Emeritus Professor of Economic History at the University of Leeds, Professor Maurice Beresford, FBA was awarded an honorary degree for his contribution to the study of local history. Professor Beresford's research has transformed the world of medieval archaeology and stimulated the study of landscape history. He received his honorary degree on Friday, July 12, during the afternoon degree ceremony. The following is an edited version of his response after the degree ceremony oration.

Fellow graduates and graduates-to-be, and friends and visitors. I am allowed through an infirmity to be able to sit through the rest of the ceremony without, I hope, disrespect. Better than that to show too much infirmity by falling over or something of that kind. Sitting down like this and seeing faces in front of me is rather therefore more like giving a tutorial than giving a lecture, although I rarely lecture to quite so many people or so many who are at the moment so attentive.

All over Britain these weeks - with the excitement of finals and tennis being over - the English are devoting themselves to this particular type of pageantry, with generation after generation of students taking part in this sort of pageant and procession with their families and with their teachers to receive their degrees. In doing that they are already encircled by history - not least of all by what we the graduates and graduands of today are wearing, that is, a dress that is now a little outmoded for public use but which was once the normal dress of the clerical of members of the clergy in Britain particularly before the Reformation. Since then it has become much more an academic dress only.

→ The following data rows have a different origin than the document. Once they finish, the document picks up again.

<file path="src/jie_pkg.sv">
// constants, types and register map of the jump and increment execute block
//
// Notes on behaviour
// - jump loads its 20-bit literal into program_counter bits 20 down to 1.
// - jump is two words: EF plus k[7:0], then F plus k[19:8].
// - jump takes two cycles: read literals, write counter in Q4, then no operation.
// - jump reaches the whole 2-Mbyte range and leaves every flag unchanged.
// - increment_file 001010da adds one, updates carry, digit_carry_flag, negative, overflow_flag, zero.
// - direction clear writes the accumulator; set writes back the file register.
// - bank bit clear uses access bank; set uses bank_select_register with the file address.
// - bank bit clear, extended set on, address up to 5Fh uses indexed literal offset.
// - incrementing FFh wraps to 00h and sets zero, carry and digit_carry_flag.
`default_nettype none
package jie_pkg;

	// ----------------------------------------------------------------
	// register map (byte addresses)
	// ----------------------------------------------------------------
	localparam logic [7:0] JIE_OFF_CTRL = 8'h00;
	localparam logic [7:0] JIE_OFF_BANK = 8'h04;
	localparam logic [7:0] JIE_OFF_WORK = 8'h08;
	localparam logic [7:0] JIE_OFF_FLAGS = 8'h0c;
	localparam logic [7:0] JIE_OFF_COUNTER = 8'h10;
	localparam logic [7:0] JIE_OFF_INDEX = 8'h14;

	localparam int JIE_CTRL_RUN_BIT = 0;
	localparam int JIE_CTRL_EXT_BIT = 1;

	// ----------------------------------------------------------------
	// reset values
	// ----------------------------------------------------------------
	localparam logic [1:0] JIE_CTRL_RST = 2'h0;
	localparam logic [3:0] JIE_BANK_RST = 4'h0;
	localparam logic [7:0] JIE_WORK_RST = 8'h00;
	localparam logic [11:0] JIE_INDEX_RST = 12'h000;
	localparam logic [20:0] JIE_COUNTER_RST = 21'h000000;
	localparam logic [15:0] JIE_INSTR_RST = 16'h0000;

	// ----------------------------------------------------------------
	// encodings
	// ----------------------------------------------------------------
	localparam logic [7:0] JIE_OPC_JUMP = 8'hef;
	localparam logic [3:0] JIE_OPC_SECOND = 4'hf;
	localparam logic [5:0] JIE_OPC_INC = 6'h0a;
	localparam logic [5:0] JIE_OPC_INCSZ = 6'h0f;
	localparam logic [5:0] JIE_OPC_INCSNZ = 6'h12;

	// ----------------------------------------------------------------
	// addressing
	// ----------------------------------------------------------------
	localparam logic [7:0] JIE_ILO_LIMIT = 8'h5f;
	localparam logic [7:0] JIE_ACCESS_SPLIT = 8'h60;
	localparam logic [3:0] JIE_ACCESS_HI_BANK = 4'hf;
	localparam logic [20:0] JIE_COUNTER_STEP = 21'h000002;

	// ----------------------------------------------------------------
	// types
	// ----------------------------------------------------------------
	typedef enum logic [1:0] {PH_Q1, PH_Q2, PH_Q3, PH_Q4} jie_phase_t;
	typedef enum logic [2:0] {OP_NONE, OP_JUMP, OP_INC, OP_INCSZ, OP_INCSNZ} jie_op_t;

	// bit 0 carry up to bit 4 negative
	typedef struct packed {
		logic n;
		logic overflow;
		logic z;
		logic digit_carry;
		logic c;
	} jie_flags_t;

endpackage
`default_nettype wire

</file>
<file path="src/jie_exec.sv">
// execute unit for absolute jump and the increment family, with apb control
`timescale 1ns/10ps
`default_nettype none
module jie_exec (
	input wire logic MCLK,
	input wire logic RESETN,
	input wire logic PSEL,
	input wire logic PENABLE,
	input wire logic PWRITE,
	input wire logic [7:0] PADDR,
	input wire logic [31:0] PWDATA,
	output logic [31:0] PRDATA,
	output logic PREADY,
	output logic PSLVERR,
	input wire logic [15:0] INSTR_WORD,
	output logic [20:0] PROG_ADDR,
	output logic [11:0] FILE_ADDR,
	input wire logic [7:0] FILE_RDATA,
	output logic [7:0] FILE_WDATA,
	output logic FILE_WE
);
	// ----------------------------------------------------------------
	// state
	// ----------------------------------------------------------------
	logic [1:0] ctrl_reg;
	logic [3:0] bank_reg;
	logic [7:0] work_reg;
	logic [11:0] index_reg;
	jie_pkg::jie_flags_t flags_reg;
	logic [20:0] counter_reg;
	logic [15:0] instr_reg;
	logic flush_reg;
	jie_pkg::jie_phase_t phase_reg;
	jie_pkg::jie_op_t op_reg;
	jie_pkg::jie_op_t op_next;
	logic dest_reg;
	logic [7:0] lit_lo_reg;
	logic [7:0] operand_reg;
	logic [7:0] result_reg;
	jie_pkg::jie_flags_t res_flags_reg;
	logic [11:0] file_addr_reg;
	logic [11:0] file_addr_next;
	logic [7:0] file_wdata_reg;
	logic file_we_reg;
	logic pready_reg;
	logic pslverr_reg;
	logic [31:0] prdata_reg;
	logic [31:0] rd_mux;
	logic addr_hit;
	logic apb_done;
	logic apb_wr;
	logic run;
	logic [7:0] inc_result;
	jie_pkg::jie_flags_t inc_flags;
	logic skip;

	assign run = ctrl_reg[jie_pkg::JIE_CTRL_RUN_BIT];

	// ----------------------------------------------------------------
	// apb slave, one wait state
	// ----------------------------------------------------------------
	always_comb begin
		addr_hit = 1'b1;
		rd_mux = 32'h00000000;
		unique case (PADDR)
			jie_pkg::JIE_OFF_CTRL: rd_mux = {30'h00000000, ctrl_reg};
			jie_pkg::JIE_OFF_BANK: rd_mux = {28'h0000000, bank_reg};
			jie_pkg::JIE_OFF_WORK: rd_mux = {24'h000000, work_reg};
			jie_pkg::JIE_OFF_FLAGS: rd_mux = {27'h0000000, flags_reg};
			jie_pkg::JIE_OFF_COUNTER: rd_mux = {11'h000, counter_reg};
			jie_pkg::JIE_OFF_INDEX: rd_mux = {20'h00000, index_reg};
			default: addr_hit = 1'b0;
		endcase
	end

	assign apb_done = PSEL & PENABLE & pready_reg;
	assign apb_wr = apb_done & PWRITE & addr_hit;

	always_ff @(posedge MCLK or negedge RESETN) begin
		if (!RESETN) begin
			pready_reg <= 1'b0;
			pslverr_reg <= 1'b0;
			prdata_reg <= 32'h00000000;
		end else begin
			pready_reg <= PSEL & PENABLE & ~pready_reg;
			pslverr_reg <= PSEL & PENABLE & ~pready_reg & ~addr_hit;
			if (PSEL & PENABLE & ~pready_reg) begin
				prdata_reg <= PWRITE ? 32'h00000000 : rd_mux;
			end
		end
	end

	always_ff @(posedge MCLK or negedge RESETN) begin
		if (!RESETN) begin
			ctrl_reg <= jie_pkg::JIE_CTRL_RST;
			bank_reg <= jie_pkg::JIE_BANK_RST;
			index_reg <= jie_pkg::JIE_INDEX_RST;
		end else if (apb_wr) begin
			if (PADDR == jie_pkg::JIE_OFF_CTRL) begin
				ctrl_reg <= PWDATA[1:0];
			end
			if (PADDR == jie_pkg::JIE_OFF_BANK) begin
				bank_reg <= PWDATA[3:0];
			end
			if (PADDR == jie_pkg::JIE_OFF_INDEX) begin
				index_reg <= PWDATA[11:0];
			end
		end
	end

	// ----------------------------------------------------------------
	// quarter phases
	// ----------------------------------------------------------------
	// halted core parks in Q1 so a restart always begins on a cycle boundary
	always_ff @(posedge MCLK or negedge RESETN) begin
		if (!RESETN) begin
			phase_reg <= jie_pkg::PH_Q1;
		end else if (!run) begin
			phase_reg <= jie_pkg::PH_Q1;
		end else begin
			unique case (phase_reg)
				jie_pkg::PH_Q1: phase_reg <= jie_pkg::PH_Q2;
				jie_pkg::PH_Q2: phase_reg <= jie_pkg::PH_Q3;
				jie_pkg::PH_Q3: phase_reg <= jie_pkg::PH_Q4;
				jie_pkg::PH_Q4: phase_reg <= jie_pkg::PH_Q1;
			endcase
		end
	end

	// ----------------------------------------------------------------
	// decode and operand address
	// ----------------------------------------------------------------
	always_comb begin
		op_next = jie_pkg::OP_NONE;
		if (flush_reg || instr_reg[15:12] == jie_pkg::JIE_OPC_SECOND) begin
			op_next = jie_pkg::OP_NONE;
		end else if (instr_reg[15:8] == jie_pkg::JIE_OPC_JUMP) begin
			op_next = jie_pkg::OP_JUMP;
		end else if (instr_reg[15:10] == jie_pkg::JIE_OPC_INC) begin
			op_next = jie_pkg::OP_INC;
		end else if (instr_reg[15:10] == jie_pkg::JIE_OPC_INCSZ) begin
			op_next = jie_pkg::OP_INCSZ;
		end else if (instr_reg[15:10] == jie_pkg::JIE_OPC_INCSNZ) begin
			op_next = jie_pkg::OP_INCSNZ;
		end
	end

	always_comb begin
		if (instr_reg[8]) begin
			file_addr_next = {bank_reg, instr_reg[7:0]};
		end else if (ctrl_reg[jie_pkg::JIE_CTRL_EXT_BIT] &&
				instr_reg[7:0] <= jie_pkg::JIE_ILO_LIMIT) begin
			file_addr_next = index_reg + {4'h0, instr_reg[7:0]};
		end else if (instr_reg[7:0] < jie_pkg::JIE_ACCESS_SPLIT) begin
			file_addr_next = {4'h0, instr_reg[7:0]};
		end else begin
			file_addr_next = {jie_pkg::JIE_ACCESS_HI_BANK, instr_reg[7:0]};
		end
	end

	always_ff @(posedge MCLK or negedge RESETN) begin
		if (!RESETN) begin
			op_reg <= jie_pkg::OP_NONE;
			dest_reg <= 1'b0;
			file_addr_reg <= 12'h000;
		end else if (run && phase_reg == jie_pkg::PH_Q1) begin
			op_reg <= op_next;
			dest_reg <= instr_reg[9];
			file_addr_reg <= file_addr_next;
		end
	end

	// ----------------------------------------------------------------
	// operand read and processing
	// ----------------------------------------------------------------
	jie_incrementer u_inc (
		.operand(operand_reg),
		.result(inc_result),
		.flags(inc_flags)
	);

	always_ff @(posedge MCLK or negedge RESETN) begin
		if (!RESETN) begin
			operand_reg <= 8'h00;
			lit_lo_reg <= 8'h00;
			result_reg <= 8'h00;
			res_flags_reg <= '0;
		end else if (run) begin
			if (phase_reg == jie_pkg::PH_Q2) begin
				operand_reg <= FILE_RDATA;
				lit_lo_reg <= instr_reg[7:0];
			end
			if (phase_reg == jie_pkg::PH_Q3) begin
				result_reg <= inc_result;
				res_flags_reg <= inc_flags;
			end
		end
	end

	// write strobe stands through Q4 only; file is written at the Q4 edge
	always_ff @(posedge MCLK or negedge RESETN) begin
		if (!RESETN) begin
			file_we_reg <= 1'b0;
			file_wdata_reg <= 8'h00;
		end else begin
			file_we_reg <= run && phase_reg == jie_pkg::PH_Q3 && dest_reg &&
				op_reg != jie_pkg::OP_NONE && op_reg != jie_pkg::OP_JUMP;
			if (run && phase_reg == jie_pkg::PH_Q3) begin
				file_wdata_reg <= inc_result;
			end
		end
	end

	// ----------------------------------------------------------------
	// write back, flags, counter and fetch
	// ----------------------------------------------------------------
	assign skip = (op_reg == jie_pkg::OP_INCSZ && result_reg == 8'h00) ||
		(op_reg == jie_pkg::OP_INCSNZ && result_reg != 8'h00);

	always_ff @(posedge MCLK or negedge RESETN) begin
		if (!RESETN) begin
			work_reg <= jie_pkg::JIE_WORK_RST;
		end else if (run && phase_reg == jie_pkg::PH_Q4 && !dest_reg &&
				op_reg != jie_pkg::OP_NONE && op_reg != jie_pkg::OP_JUMP) begin
			work_reg <= result_reg;
		end else if (apb_wr && PADDR == jie_pkg::JIE_OFF_WORK) begin
			work_reg <= PWDATA[7:0];
		end
	end

	// skip variants and the jump leave flags alone
	always_ff @(posedge MCLK or negedge RESETN) begin
		if (!RESETN) begin
			flags_reg <= '0;
		end else if (run && phase_reg == jie_pkg::PH_Q4 && op_reg == jie_pkg::OP_INC) begin
			flags_reg <= res_flags_reg;
		end
	end

	always_ff @(posedge MCLK or negedge RESETN) begin
		if (!RESETN) begin
			flush_reg <= 1'b1;
			instr_reg <= jie_pkg::JIE_INSTR_RST;
		end else if (!run) begin
			flush_reg <= 1'b1;
		end else if (phase_reg == jie_pkg::PH_Q4) begin
			instr_reg <= INSTR_WORD;
			flush_reg <= (op_reg == jie_pkg::OP_JUMP) || skip;
		end
	end

	// second jump word sits at the already advanced counter during Q4
	always_ff @(posedge MCLK or negedge RESETN) begin
		if (!RESETN) begin
			counter_reg <= jie_pkg::JIE_COUNTER_RST;
		end else if (run && phase_reg == jie_pkg::PH_Q4) begin
			if (op_reg == jie_pkg::OP_JUMP) begin
				counter_reg <= {INSTR_WORD[11:0], lit_lo_reg, 1'b0};
			end else begin
				counter_reg <= counter_reg + jie_pkg::JIE_COUNTER_STEP;
			end
		end else if (!run && apb_wr && PADDR == jie_pkg::JIE_OFF_COUNTER) begin
			counter_reg <= {PWDATA[20:1], 1'b0};
		end
	end

	// ----------------------------------------------------------------
	// outputs
	// ----------------------------------------------------------------
	assign PRDATA = prdata_reg;
	assign PREADY = pready_reg;
	assign PSLVERR = pslverr_reg;
	assign PROG_ADDR = counter_reg;
	assign FILE_ADDR = file_addr_reg;
	assign FILE_WDATA = file_wdata_reg;
	assign FILE_WE = file_we_reg;
endmodule
`default_nettype wire

</file>
<file path="src/jie_incrementer.sv">
// eight-bit incrementer with arithmetic flags
`timescale 1ns/10ps
`default_nettype none
module jie_incrementer (
	input wire logic [7:0] operand,
	output logic [7:0] result,
	output var jie_pkg::jie_flags_t flags
);
	logic [8:0] sum;

	always_comb begin
		sum = {1'b0, operand} + 9'h001;
		result = sum[7:0];
		flags.c = sum[8];
		flags.digit_carry = (operand[3:0] == 4'hf);
		flags.z = (sum[7:0] == 8'h00);
		flags.n = sum[7];
		flags.overflow = (operand == 8'h7f);
	end
endmodule
`default_nettype wire

</file>
<file path="config.mk">
export PLATFORM = sky130hd
export DESIGN_NAME = jie_exec
export DESIGN_NICKNAME = d
export VERILOG_FILES = /design/src/jie_pkg.sv /design/src/jie_exec.sv /design/src/jie_incrementer.sv
export SDC_FILE = /design/constraint.sdc
export NUM_CORES = 1
export LEC_CHECK = 0
export BUFFER_PORTS_ARGS = -buffer_cell sky130_fd_sc_hd__buf_2
export CORE_MARGIN = 2
export CORE_UTILIZATION = 40
export CTS_BUF_LIST = sky130_fd_sc_hd__clkbuf_2 sky130_fd_sc_hd__clkbuf_4 sky130_fd_sc_hd__clkbuf_8
export CTS_CLUSTER_DIAMETER = 100
export DETAILED_ROUTE_END_ITERATION = 7
export SETUP_SLACK_MARGIN = 0.4
export SLEW_MARGIN = 20
export SYNTH_ARGS = -nofsm -noshare
export SYNTH_HDL_FRONTEND = slang
export SYNTH_SLANG_ARGS = --single-unit
</file>
<file path="constraint.sdc">
create_clock -name MCLK -period 2.7 [get_ports MCLK]
set_input_delay 0.135 -clock MCLK [delete_from_list [all_inputs] [get_ports MCLK]]
set_output_delay 0.135 -clock MCLK [all_outputs]
set_load 0.02 [all_outputs]
</file>
# Word-level counts from Yosys, hierarchy flattened
# Index checks and enable logic that the tools add are counted.
[word_totals] word_cells=119 regBits=159 out_inout_bits=76 input_bits=69
[classes] mux=20 n_reduce_logical=36 magnitude_cmp=2 addsub=3 bitwise_logic=8 eq_ne=21
[op_table] cell="21-bit case mux with 6 select lines" n=1
[op_table] cell="21-bit 2-to-1 mux" n=3
[op_table] cell="12-bit 2-to-1 mux" n=3
[op_table] cell="32-bit 2-to-1 mux" n=1
[op_table] cell="8-bit logical NOT" n=3
[op_table] cell="21-bit by 2-bit adder with 21-bit output (second input constant)" n=1
[op_table] cell="8-bit by 4-bit equality test with 1-bit output (second input constant)" n=2
[op_table] cell="8-bit by 5-bit equality test with 1-bit output (second input constant)" n=2
[op_table] cell="1-bit logical AND" n=16
[op_table] cell="8-bit 2-to-1 mux" n=2
[op_table] cell="3-bit 2-to-1 mux" n=5
[op_table] cell="12-bit by 8-bit adder with 12-bit output" n=1
[op_table] cell="6-bit by 4-bit equality test with 1-bit output (second input constant)" n=2
[op_table] cell="2-bit AND reduction" n=6
[op_table] cell="8-bit by 1-bit adder with 9-bit output (second input constant)" n=1
[op_table] cell="4-bit equality test (second input constant)" n=2
[op_table] cell="8-bit by 3-bit equality test with 1-bit output (second input constant)" n=1
[op_table] cell="8-bit by 7-bit equality test with 1-bit output (second input constant)" n=1
[op_table] cell="8-bit equality test (second input constant)" n=1
[op_table] cell="8-bit by 7-bit <= comparator with 1-bit output (second input constant)" n=1
[op_table] cell="8-bit by 7-bit < comparator with 1-bit output (second input constant)" n=1
[op_table] cell="2-bit case mux with 4 select lines" n=1
[op_table] cell="8-bit nonzero test" n=1
[op_table] cell="1-bit bitwise AND" n=6
[op_table] cell="17 further kinds" n=26

# Logic depth before layout (Yosys ltp)
# Gate-level depths: netlist (run 1).
[logic_depth] depth_word=8 mapped_depth=8 mapped_depth_nobuf=8

# Modules after synthesis
# Synthesis (run 1) repeated with hierarchy kept, for this count alone.
[hier_totals] hier_cells=714 area_unflattened_um2=7263.2
[by_module_without_submodules] module="jie_exec" area_per_inst_um2=7041.8 seq_area_each_um2=3479.6 cells_each=683 n_inst=1
[by_module_without_submodules] module="jie_incrementer" area_per_inst_um2=221.5 seq_area_each_um2=0.0 cells_each=31 n_inst=1

# Worst setup path before layout (run 1)
# No wires, ideal clock.
[synth_timing] path_type="reg-to-reg" start="reg counter_reg[3], in the netlist PROG_ADDR[3]" end="reg counter_reg[12], in the netlist PROG_ADDR[12]" path_buffers=1 period_less_slack_ps=2111 setup_slack_ps=589 setup_time_ps=66 path_stages_with_launch=7 arrival_ps=2045 required_time_ps=2634 path_cell_list="dfrtp_1 > clkbuf_1 > nand3_1 > or4_1 > or3_1 > a31oi_1 > a221o_1"
[synth_via] elab_chain_cells=3
[synth_rtl] element="start: declaration" line_no="jie_exec.sv:30" rtl="logic [20:0] counter_reg;"
[synth_rtl] element="start signal: assignment" line_no="jie_exec.sv:255" rtl="counter_reg <= jie_pkg::JIE_COUNTER_RST;"
[synth_rtl] element="start signal: assignment" line_no="jie_exec.sv:258" rtl="counter_reg <= {INSTR_WORD[11:0], lit_lo_reg, 1'b0};"
[synth_rtl] element="start signal: assignment" line_no="jie_exec.sv:260" rtl="counter_reg <= counter_reg + jie_pkg::JIE_COUNTER_STEP;"
[synth_rtl] element="21-bit by 2-bit adder with 21-bit output" line_no="jie_exec.sv:260"
[synth_rtl] element="21-bit 2-to-1 mux" line_no="jie_exec.sv:257" rtl="if (op_reg == jie_pkg::OP_JUMP) begin"
[synth_rtl] element="21-bit 2-to-1 mux" line_no="jie_exec.sv:256" rtl="end else if (run && phase_reg == jie_pkg::PH_Q4) begin"
# Every way passes these cells.
# A chain may end at the register's enable or synchronous reset.

# Worst setup path in the final report (run 1)
[layout_timing] start="in PADDR[6]" end="reg counter_reg[5], in the netlist PROG_ADDR[5]"
[layout_via] elab_chain_cells=7 word_cells_on_any_way=12 cone_classes="5 x eq/ne; 1 x mux; 1 x bitwise; 5 x reduce/logical"
[layout_rtl] element="start: declaration" line_no="jie_exec.sv:10" rtl="input wire logic [7:0] PADDR,"
[layout_rtl] element="8-bit by 3-bit equality test with 1-bit output, or another cell as far along" line_no="jie_exec.sv:65" rtl="unique case (PADDR)"
[layout_rtl] element="6-bit OR reduction (no source line)"
[layout_rtl] element="1-bit 2-to-1 mux" line_no="jie_exec.sv:65"
[layout_rtl] element="1-bit bitwise AND" line_no="jie_exec.sv:77" rtl="assign apb_wr = apb_done & PWRITE & addr_hit;"
[layout_rtl] element="1-bit logical AND" line_no="jie_exec.sv:262" rtl="end else if (!run && apb_wr && PADDR == jie_pkg::JIE_OFF_COUNTER) begin"
[layout_rtl] element="1-bit logical AND (*)" line_no="jie_exec.sv:262"
[layout_rtl] element="2-bit nonzero test (no source line) (*)"
[layout_rtl] element="end signal: assignment" line_no="jie_exec.sv:258"
[layout_rtl] element="end signal: assignment" line_no="jie_exec.sv:260"
[layout_rtl] element="end signal: assignment" line_no="jie_exec.sv:263" rtl="counter_reg <= {PWDATA[20:1], 1'b0};"
# Mark *: on every way between the ends. The rest lies on a longest branch, timed or not.

==> metrics.txt, run 1 <==
status complete, no violations; Post-synth EDFFs 0; grt ovf 0; worst-path maximum fanout 10; Skew-Pair Late Insertion Delay 0.45 ns; port bufs 121; area share of the largest cell type after synthesis 47.4%; Final WS setup 0.516 ns; fraction of layout cells with a size suffix above 1 26.6%; Num CTS Buffers 17; Cell Pwr Density about 450 nW/um^2; Top Ports 145; area occupied by multi-input gates 3530 um^2; number of global-route vias before repair 5991; Worst IR Drop VDD 0.303 mV; Placed Area about 8000 um^2; register area 3450 um^2; Die Height between 100 and 150 um; ant diodes 0; Detail Route Antenna Nets 0; hold depth 3; core area 17800 um^2; MaxCap Viol Count 0; DR iter-0 viols around 420; Top FF cell, synth dfrtp_1; Crit path largest cell delay ~0.74 ns; starting density of the core about 41%; min cycle time layout 2.18 ns; R2R Path Start ctrl_reg[0]$_DFFE_PN0P_; RePlAce Congestion 0.900; vias about 6.1k; Global Route Usage Sum 22.0%; nets 985; Tot Pwr 4.04 mW; Finish-stage setup viols 0; CP Cell Sequence dlygate4sd3_1 > buf_2 > or3b_1 > or4b_1 > nand2_1 > buf_4 > o22ai_1 > a21oi_1; GRT met1 Usage 30.1%; dpl ws 0.407 ns; slowest CP cell or4b_1; fmax 458 MHz; Hold Crit Class primary input to register; FF+latch count, synth 138; Worst Path Arrival 2.56 ns; CP required approximately 3.1 ns; GR met2 Demand/Resource 34.5%; Cell Area, Synth 7230 um^2; largest cells by area after synthesis dfrtp_1, mux2_2, nand2_1, o21ai_0, mux2i_1; max-slew violation count 0; grt peak-use layer met2; die area 19200 um^2; Yosys cell types 65; post-synthesis instance total 737; Final Cell Area between 8000 and 9000 um^2; DR WL/cell about 18 um; first-pass GRT wire length 32.9 mm; Startpoint Class primary input; fin crit share around four fifths; CTS tree done; largest net degree at the start of global routing 55; final WL 21.0 mm; actual slew at the worst max-slew pin 0.986 ns; hpwl dp approximately 15 mm; FILL cells 1738; Pre-antenna DRT Iters 5; Total Negative Setup Slacks 0 ns; max reg flops 21; Worst Reg-to-Reg Cells 6; r2r endpoint PROG_ADDR[5]$_DFFE_PN0P_; clock skew 0.0132 ns; FFs w/ async S/R, synth between 90% and 100%; Synth warnings 0; CTS root buf clkbuf_8; Worst-path clk slew 0.08 ns; CP Class primary input to register; Synth-to-Final Area Change 22.9%; routing usage on met3 4.92%; r2r setup slk 0.56 ns; register area share after synthesis between 40 and 50%; clk buf depth 2; antenna violations before repair 0; vias per cell 5.37; area leader, netlist dfrtp_1; residual DRC count 0; htree depth 4; crit end category register; clock sinks 138; Hold Path Origin PWDATA[13]; # rows 49; Chip Width 138 um; hold endpoint PROG_ADDR[13]$_DFFE_PN0P_; RSZ-0062 raised after global routing false; Lkg Pwr 4.21 nW; final hold vios 0; Mapped Avg Cell Area 9.81 um^2; Slew headroom 34.2%; utilization after layout ~50%
cell type report:
type | count | area share, %
well taps | 229 | 3.22
multi-input cells | 546 | 39.7
clock inverters | 14 | 1.39
clock buffers | 18 | 2.79
inverters | 14 | 0.591
repair buffers | 184 | 13.4
flip-flops and latches | 138 | 38.9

I was reminded by this by reading the reaction only last week of the mother of a well-known honorary graduate - not of this University but much better known than me anyway - and that is the mother of Sir Elton John. When she went to see her son receive an honorary doctorate of the University of London the week before last, the press asked her what her main reaction was to seeing her son in full academic dress and surrounded by undergraduates. She said that she had often seen Elton wearing a frock but it was a surprise to see so many other males dressed the same way. Well, quite a lot of you are dressed in that way for historical reasons as well as practical reasons.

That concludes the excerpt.